_Exercise_:
Below are records; copy every line in them that holds the word "high".

---- Task material

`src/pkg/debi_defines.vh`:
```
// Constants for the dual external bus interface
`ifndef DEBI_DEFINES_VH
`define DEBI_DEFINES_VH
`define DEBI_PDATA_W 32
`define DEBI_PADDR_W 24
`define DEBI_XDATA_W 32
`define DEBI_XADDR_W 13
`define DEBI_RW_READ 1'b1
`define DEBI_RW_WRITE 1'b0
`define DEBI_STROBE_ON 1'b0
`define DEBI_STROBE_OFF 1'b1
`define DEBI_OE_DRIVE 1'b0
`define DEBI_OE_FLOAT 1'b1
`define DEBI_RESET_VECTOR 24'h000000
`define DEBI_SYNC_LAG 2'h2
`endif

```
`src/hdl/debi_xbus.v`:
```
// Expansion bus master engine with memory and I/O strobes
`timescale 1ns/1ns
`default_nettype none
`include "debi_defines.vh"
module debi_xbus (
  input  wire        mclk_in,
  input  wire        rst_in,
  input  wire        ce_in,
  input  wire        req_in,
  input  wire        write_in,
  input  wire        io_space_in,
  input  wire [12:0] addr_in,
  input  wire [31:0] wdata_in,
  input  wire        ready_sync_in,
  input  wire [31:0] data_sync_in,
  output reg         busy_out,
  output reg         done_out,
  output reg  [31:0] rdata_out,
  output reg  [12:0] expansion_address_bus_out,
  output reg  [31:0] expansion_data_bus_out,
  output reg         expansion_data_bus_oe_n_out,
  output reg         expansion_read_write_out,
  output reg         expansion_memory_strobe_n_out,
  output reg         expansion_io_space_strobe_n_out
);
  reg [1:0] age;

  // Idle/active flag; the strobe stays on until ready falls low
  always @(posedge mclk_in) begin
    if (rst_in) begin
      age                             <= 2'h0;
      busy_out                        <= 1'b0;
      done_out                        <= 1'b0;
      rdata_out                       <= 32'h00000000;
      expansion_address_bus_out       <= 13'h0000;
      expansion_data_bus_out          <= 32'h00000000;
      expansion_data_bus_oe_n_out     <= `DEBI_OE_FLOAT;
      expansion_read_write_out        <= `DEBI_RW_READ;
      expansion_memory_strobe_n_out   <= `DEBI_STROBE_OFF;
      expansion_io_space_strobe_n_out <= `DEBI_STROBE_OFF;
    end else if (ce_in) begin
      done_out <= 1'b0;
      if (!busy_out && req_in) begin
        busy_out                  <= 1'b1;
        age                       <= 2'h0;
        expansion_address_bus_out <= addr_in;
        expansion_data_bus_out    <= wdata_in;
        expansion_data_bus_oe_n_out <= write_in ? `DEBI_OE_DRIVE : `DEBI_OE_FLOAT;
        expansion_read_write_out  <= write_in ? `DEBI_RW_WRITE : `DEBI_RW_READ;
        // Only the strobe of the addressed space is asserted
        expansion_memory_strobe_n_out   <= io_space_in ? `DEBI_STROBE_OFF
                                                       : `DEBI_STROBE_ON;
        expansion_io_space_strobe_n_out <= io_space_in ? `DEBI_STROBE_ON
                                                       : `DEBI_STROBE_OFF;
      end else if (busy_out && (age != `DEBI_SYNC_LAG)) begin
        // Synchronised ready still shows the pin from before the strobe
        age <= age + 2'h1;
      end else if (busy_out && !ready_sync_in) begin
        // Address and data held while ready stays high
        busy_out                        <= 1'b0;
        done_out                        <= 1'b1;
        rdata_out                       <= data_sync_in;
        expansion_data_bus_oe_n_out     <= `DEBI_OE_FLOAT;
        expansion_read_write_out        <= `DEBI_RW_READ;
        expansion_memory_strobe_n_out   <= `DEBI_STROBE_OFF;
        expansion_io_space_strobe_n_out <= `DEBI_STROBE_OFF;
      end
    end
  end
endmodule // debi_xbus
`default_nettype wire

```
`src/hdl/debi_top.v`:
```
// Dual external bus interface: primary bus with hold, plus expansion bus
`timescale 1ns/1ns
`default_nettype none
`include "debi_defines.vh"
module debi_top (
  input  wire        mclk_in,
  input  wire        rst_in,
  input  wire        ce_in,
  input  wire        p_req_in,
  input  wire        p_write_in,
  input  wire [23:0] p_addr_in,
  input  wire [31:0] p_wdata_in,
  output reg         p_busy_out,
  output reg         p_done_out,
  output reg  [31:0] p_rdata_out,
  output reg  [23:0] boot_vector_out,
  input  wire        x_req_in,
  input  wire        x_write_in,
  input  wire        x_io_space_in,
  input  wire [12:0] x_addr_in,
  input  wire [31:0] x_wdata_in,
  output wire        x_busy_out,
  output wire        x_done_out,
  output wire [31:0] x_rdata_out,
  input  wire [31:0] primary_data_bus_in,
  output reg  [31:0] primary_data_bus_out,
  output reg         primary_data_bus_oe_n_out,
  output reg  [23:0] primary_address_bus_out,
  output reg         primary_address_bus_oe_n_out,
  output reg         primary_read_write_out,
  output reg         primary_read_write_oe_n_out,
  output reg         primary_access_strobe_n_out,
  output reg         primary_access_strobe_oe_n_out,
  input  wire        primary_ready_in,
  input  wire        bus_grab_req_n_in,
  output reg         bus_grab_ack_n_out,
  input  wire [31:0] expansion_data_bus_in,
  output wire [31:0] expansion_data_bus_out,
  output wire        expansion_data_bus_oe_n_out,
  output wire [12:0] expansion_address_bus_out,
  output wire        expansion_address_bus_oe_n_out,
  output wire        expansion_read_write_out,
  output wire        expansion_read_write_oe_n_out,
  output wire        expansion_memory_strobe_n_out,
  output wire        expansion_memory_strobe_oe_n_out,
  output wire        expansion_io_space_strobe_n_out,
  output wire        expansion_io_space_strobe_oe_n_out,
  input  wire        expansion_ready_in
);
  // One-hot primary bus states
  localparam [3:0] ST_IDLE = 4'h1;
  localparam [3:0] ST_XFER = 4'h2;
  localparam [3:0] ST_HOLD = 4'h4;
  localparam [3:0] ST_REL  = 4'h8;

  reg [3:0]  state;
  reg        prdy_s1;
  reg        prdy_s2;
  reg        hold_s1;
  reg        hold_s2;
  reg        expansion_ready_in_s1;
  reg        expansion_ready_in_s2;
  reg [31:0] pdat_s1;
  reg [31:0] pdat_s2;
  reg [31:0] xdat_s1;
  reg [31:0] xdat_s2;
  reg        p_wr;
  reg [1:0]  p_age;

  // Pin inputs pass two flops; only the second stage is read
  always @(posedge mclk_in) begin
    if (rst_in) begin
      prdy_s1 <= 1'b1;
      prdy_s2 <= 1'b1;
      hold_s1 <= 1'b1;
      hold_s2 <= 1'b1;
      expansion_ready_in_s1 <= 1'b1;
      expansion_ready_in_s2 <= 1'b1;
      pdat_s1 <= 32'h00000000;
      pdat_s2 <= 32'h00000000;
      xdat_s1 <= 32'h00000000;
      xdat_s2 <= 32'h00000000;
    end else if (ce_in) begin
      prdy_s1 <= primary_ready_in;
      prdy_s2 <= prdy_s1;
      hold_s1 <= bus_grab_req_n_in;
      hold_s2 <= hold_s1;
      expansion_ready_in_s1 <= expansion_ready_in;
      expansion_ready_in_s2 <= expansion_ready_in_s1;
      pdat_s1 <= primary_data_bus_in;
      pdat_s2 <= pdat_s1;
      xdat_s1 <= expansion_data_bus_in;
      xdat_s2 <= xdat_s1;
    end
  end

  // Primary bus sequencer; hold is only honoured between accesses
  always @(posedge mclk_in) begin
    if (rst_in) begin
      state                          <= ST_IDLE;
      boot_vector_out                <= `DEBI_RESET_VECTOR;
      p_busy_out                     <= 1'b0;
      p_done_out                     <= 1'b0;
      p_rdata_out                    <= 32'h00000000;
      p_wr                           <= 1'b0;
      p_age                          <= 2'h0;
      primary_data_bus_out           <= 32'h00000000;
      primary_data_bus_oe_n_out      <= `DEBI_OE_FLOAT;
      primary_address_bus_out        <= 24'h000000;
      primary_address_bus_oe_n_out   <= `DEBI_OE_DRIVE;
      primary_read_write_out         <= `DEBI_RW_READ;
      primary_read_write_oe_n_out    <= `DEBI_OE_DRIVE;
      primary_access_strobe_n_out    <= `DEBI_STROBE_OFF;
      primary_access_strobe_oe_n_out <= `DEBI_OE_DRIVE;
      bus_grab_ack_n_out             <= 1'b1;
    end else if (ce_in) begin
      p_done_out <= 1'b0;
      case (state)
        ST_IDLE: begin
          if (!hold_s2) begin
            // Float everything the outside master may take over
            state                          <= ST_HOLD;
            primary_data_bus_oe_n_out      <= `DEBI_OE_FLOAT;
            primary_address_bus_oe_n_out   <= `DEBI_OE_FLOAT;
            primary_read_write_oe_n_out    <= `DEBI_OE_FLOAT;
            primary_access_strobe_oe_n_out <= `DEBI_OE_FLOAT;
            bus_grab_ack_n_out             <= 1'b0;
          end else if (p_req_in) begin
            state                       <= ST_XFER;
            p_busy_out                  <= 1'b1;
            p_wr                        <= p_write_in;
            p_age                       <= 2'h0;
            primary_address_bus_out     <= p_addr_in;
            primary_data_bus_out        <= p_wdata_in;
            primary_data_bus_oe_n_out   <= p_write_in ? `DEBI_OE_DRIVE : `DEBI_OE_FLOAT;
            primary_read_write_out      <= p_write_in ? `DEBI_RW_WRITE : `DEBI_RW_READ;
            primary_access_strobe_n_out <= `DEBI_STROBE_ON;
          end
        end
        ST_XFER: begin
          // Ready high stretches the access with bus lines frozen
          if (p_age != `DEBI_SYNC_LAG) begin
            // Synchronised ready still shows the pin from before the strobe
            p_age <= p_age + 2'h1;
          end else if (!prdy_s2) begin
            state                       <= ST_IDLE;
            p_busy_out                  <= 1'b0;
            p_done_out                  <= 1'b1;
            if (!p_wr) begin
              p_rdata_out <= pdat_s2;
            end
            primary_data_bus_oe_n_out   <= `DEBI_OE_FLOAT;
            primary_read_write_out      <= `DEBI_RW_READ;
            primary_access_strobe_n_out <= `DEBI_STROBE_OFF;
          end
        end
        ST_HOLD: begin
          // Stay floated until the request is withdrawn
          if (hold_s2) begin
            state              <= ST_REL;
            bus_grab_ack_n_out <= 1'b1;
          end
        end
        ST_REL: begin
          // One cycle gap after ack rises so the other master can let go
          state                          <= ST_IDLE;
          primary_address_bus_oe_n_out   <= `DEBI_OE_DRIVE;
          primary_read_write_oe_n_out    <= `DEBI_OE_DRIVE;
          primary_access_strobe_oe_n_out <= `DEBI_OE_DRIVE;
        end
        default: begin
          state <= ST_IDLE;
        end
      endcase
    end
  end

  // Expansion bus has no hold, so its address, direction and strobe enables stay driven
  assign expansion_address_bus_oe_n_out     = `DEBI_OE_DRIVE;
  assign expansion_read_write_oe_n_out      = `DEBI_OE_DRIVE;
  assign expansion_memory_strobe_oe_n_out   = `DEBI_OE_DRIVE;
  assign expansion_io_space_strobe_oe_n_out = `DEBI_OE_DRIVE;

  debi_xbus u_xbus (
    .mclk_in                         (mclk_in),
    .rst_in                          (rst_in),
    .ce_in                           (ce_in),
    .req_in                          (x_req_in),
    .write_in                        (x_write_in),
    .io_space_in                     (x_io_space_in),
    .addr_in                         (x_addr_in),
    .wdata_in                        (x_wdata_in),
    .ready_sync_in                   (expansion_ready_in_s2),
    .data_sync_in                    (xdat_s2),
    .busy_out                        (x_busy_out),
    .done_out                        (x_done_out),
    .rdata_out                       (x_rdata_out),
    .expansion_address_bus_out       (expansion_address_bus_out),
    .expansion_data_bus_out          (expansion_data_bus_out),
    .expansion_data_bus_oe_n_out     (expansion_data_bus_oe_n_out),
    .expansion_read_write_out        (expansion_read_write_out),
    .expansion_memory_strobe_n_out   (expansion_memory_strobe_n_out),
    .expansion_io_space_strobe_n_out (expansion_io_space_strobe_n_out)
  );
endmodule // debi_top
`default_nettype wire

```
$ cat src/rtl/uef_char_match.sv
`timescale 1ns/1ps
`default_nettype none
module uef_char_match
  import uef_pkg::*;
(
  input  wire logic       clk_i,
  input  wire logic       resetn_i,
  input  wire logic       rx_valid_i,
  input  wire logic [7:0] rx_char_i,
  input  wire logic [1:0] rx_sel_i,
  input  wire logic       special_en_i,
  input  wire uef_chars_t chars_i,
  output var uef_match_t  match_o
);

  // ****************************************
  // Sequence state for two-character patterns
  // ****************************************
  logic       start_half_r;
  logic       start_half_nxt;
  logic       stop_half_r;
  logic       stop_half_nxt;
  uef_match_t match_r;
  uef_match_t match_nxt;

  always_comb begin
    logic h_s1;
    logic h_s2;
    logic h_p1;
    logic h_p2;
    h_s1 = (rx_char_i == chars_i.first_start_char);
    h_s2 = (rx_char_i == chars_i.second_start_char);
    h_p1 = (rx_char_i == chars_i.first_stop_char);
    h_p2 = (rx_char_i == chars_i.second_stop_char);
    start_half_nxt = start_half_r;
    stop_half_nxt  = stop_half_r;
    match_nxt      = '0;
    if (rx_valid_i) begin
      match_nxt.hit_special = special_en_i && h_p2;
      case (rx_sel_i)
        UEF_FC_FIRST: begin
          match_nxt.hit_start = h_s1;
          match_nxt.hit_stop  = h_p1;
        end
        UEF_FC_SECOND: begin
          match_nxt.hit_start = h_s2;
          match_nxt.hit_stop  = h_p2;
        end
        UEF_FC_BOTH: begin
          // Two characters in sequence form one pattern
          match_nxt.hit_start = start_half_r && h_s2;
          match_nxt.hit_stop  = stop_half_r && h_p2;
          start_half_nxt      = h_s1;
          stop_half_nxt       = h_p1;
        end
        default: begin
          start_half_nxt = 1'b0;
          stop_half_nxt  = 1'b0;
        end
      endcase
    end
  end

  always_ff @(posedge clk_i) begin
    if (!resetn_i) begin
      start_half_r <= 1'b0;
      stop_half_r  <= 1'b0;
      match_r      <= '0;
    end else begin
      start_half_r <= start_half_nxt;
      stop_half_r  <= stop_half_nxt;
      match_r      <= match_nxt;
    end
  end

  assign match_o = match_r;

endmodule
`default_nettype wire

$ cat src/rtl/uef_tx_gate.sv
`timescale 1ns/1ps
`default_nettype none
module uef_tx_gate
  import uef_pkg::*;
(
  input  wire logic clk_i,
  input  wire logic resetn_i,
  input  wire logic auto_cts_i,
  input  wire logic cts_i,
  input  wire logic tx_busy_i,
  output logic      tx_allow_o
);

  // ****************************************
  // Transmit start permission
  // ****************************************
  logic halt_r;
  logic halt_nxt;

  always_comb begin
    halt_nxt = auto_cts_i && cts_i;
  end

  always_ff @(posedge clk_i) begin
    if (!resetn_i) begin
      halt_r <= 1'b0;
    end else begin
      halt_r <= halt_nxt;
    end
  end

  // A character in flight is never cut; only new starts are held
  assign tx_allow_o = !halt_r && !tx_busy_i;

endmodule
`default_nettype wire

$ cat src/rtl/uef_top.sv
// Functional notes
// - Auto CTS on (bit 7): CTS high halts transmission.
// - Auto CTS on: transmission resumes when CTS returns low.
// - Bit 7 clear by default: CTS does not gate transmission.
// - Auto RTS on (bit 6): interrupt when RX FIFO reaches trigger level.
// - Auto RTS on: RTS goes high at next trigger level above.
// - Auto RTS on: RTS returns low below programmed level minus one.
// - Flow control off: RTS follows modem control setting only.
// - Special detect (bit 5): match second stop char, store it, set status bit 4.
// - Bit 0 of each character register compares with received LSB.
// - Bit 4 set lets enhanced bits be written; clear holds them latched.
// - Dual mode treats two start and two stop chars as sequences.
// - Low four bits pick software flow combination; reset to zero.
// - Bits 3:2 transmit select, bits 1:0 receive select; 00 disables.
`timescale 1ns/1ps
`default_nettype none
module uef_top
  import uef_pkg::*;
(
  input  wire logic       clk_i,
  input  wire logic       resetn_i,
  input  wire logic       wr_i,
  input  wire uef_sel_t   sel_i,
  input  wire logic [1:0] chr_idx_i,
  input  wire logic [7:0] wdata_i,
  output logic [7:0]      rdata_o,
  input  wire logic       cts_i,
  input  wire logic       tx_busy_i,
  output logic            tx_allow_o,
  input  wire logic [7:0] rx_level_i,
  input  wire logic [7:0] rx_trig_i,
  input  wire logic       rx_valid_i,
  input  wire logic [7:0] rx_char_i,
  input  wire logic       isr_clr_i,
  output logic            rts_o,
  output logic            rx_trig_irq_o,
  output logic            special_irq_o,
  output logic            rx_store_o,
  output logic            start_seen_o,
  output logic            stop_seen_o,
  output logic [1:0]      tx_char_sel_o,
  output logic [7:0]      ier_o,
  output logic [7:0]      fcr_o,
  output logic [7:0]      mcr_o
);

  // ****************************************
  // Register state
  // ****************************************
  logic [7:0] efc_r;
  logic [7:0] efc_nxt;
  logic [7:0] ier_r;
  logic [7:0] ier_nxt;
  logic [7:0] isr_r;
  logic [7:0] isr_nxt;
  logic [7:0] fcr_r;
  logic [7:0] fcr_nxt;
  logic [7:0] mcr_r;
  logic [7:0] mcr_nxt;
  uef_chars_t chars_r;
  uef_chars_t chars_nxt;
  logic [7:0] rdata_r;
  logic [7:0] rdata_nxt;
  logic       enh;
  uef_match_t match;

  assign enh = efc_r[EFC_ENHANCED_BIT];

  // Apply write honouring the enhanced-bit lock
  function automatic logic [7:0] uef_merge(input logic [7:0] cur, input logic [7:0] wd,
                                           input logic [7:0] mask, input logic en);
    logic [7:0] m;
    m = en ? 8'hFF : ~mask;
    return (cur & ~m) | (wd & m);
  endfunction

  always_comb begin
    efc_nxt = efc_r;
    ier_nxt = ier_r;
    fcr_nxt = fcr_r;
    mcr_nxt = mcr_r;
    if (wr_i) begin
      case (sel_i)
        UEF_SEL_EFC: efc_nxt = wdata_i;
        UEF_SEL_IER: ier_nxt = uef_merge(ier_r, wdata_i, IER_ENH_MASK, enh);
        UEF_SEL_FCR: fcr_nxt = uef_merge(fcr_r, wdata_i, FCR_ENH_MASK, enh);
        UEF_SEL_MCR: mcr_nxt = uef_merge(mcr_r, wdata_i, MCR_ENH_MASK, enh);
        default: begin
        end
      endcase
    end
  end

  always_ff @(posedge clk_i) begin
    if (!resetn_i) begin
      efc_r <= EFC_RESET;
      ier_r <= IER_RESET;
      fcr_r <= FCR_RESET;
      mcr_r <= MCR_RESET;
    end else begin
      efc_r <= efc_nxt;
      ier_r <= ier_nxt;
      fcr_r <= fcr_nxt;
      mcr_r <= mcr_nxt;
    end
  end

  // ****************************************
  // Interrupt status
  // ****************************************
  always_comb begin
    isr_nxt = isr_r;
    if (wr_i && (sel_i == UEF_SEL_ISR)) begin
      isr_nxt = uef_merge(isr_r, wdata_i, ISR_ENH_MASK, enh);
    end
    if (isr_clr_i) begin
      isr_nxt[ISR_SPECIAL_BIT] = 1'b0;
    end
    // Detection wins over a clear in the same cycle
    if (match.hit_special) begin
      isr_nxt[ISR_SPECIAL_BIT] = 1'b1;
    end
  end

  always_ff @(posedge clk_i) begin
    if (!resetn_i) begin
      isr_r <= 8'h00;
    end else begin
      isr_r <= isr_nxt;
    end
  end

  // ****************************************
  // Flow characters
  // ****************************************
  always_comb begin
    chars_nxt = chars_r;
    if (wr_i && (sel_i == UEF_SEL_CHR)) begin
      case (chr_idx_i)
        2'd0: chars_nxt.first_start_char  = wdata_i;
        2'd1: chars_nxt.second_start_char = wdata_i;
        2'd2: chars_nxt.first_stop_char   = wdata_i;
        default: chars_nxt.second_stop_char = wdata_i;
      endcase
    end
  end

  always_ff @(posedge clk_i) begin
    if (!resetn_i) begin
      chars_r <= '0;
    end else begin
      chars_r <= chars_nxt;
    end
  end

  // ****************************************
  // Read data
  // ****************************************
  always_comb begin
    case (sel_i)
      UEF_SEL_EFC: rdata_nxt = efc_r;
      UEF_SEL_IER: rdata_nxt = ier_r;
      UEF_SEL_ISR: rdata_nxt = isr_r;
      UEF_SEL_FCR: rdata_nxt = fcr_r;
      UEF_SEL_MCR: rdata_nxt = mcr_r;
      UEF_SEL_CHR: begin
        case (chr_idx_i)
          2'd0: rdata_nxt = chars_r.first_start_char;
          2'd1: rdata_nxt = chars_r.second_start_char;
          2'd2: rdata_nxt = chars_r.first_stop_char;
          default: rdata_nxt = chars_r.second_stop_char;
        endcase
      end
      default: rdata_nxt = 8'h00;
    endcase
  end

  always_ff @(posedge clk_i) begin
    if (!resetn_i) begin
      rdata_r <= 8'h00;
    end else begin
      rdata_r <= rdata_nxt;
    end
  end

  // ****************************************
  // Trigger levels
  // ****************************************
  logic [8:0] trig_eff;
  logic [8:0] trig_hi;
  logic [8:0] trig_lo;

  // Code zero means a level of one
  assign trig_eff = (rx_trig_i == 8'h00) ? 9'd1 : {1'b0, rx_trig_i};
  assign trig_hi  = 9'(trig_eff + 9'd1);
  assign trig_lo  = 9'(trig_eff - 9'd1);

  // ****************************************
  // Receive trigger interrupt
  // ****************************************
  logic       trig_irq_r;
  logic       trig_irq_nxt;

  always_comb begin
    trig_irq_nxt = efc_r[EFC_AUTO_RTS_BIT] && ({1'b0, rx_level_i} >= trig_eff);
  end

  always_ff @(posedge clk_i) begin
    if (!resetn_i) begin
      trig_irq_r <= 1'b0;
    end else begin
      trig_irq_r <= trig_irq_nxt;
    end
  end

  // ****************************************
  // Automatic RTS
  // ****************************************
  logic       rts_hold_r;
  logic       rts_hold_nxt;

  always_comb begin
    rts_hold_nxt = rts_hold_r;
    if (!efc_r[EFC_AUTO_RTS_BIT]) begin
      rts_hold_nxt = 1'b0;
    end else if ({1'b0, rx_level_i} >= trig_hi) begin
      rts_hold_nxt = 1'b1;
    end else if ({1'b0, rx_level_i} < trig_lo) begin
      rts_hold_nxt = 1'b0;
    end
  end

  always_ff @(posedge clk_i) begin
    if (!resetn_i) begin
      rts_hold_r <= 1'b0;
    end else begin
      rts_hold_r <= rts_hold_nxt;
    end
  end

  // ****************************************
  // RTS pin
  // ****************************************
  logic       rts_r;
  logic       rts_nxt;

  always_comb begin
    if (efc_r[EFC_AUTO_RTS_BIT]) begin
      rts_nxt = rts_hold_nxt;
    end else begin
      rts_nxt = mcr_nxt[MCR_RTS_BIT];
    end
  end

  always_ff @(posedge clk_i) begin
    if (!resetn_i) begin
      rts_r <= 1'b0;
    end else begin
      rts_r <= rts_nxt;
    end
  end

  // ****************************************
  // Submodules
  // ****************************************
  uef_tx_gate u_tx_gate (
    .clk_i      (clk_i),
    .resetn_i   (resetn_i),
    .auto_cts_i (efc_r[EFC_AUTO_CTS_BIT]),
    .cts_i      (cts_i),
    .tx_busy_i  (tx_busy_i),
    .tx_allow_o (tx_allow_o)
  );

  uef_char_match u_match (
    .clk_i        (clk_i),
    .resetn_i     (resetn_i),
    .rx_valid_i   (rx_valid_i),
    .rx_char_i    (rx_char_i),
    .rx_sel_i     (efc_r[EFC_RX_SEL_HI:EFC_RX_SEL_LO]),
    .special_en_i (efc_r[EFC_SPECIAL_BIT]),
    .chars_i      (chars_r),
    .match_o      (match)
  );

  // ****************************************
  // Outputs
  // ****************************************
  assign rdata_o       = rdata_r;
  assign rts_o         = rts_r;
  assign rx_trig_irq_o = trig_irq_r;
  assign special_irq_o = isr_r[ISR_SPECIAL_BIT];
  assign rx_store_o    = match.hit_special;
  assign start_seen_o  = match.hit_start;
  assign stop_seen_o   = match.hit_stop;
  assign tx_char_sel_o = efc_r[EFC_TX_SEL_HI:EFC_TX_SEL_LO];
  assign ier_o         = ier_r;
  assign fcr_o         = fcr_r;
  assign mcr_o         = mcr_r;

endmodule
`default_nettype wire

--------

_Response to this exercise_:
        // Address and data held while ready stays high
          // Ready high stretches the access with bus lines frozen
// - Auto CTS on (bit 7): CTS high halts transmission.
// - Auto RTS on: RTS goes high at next trigger level above.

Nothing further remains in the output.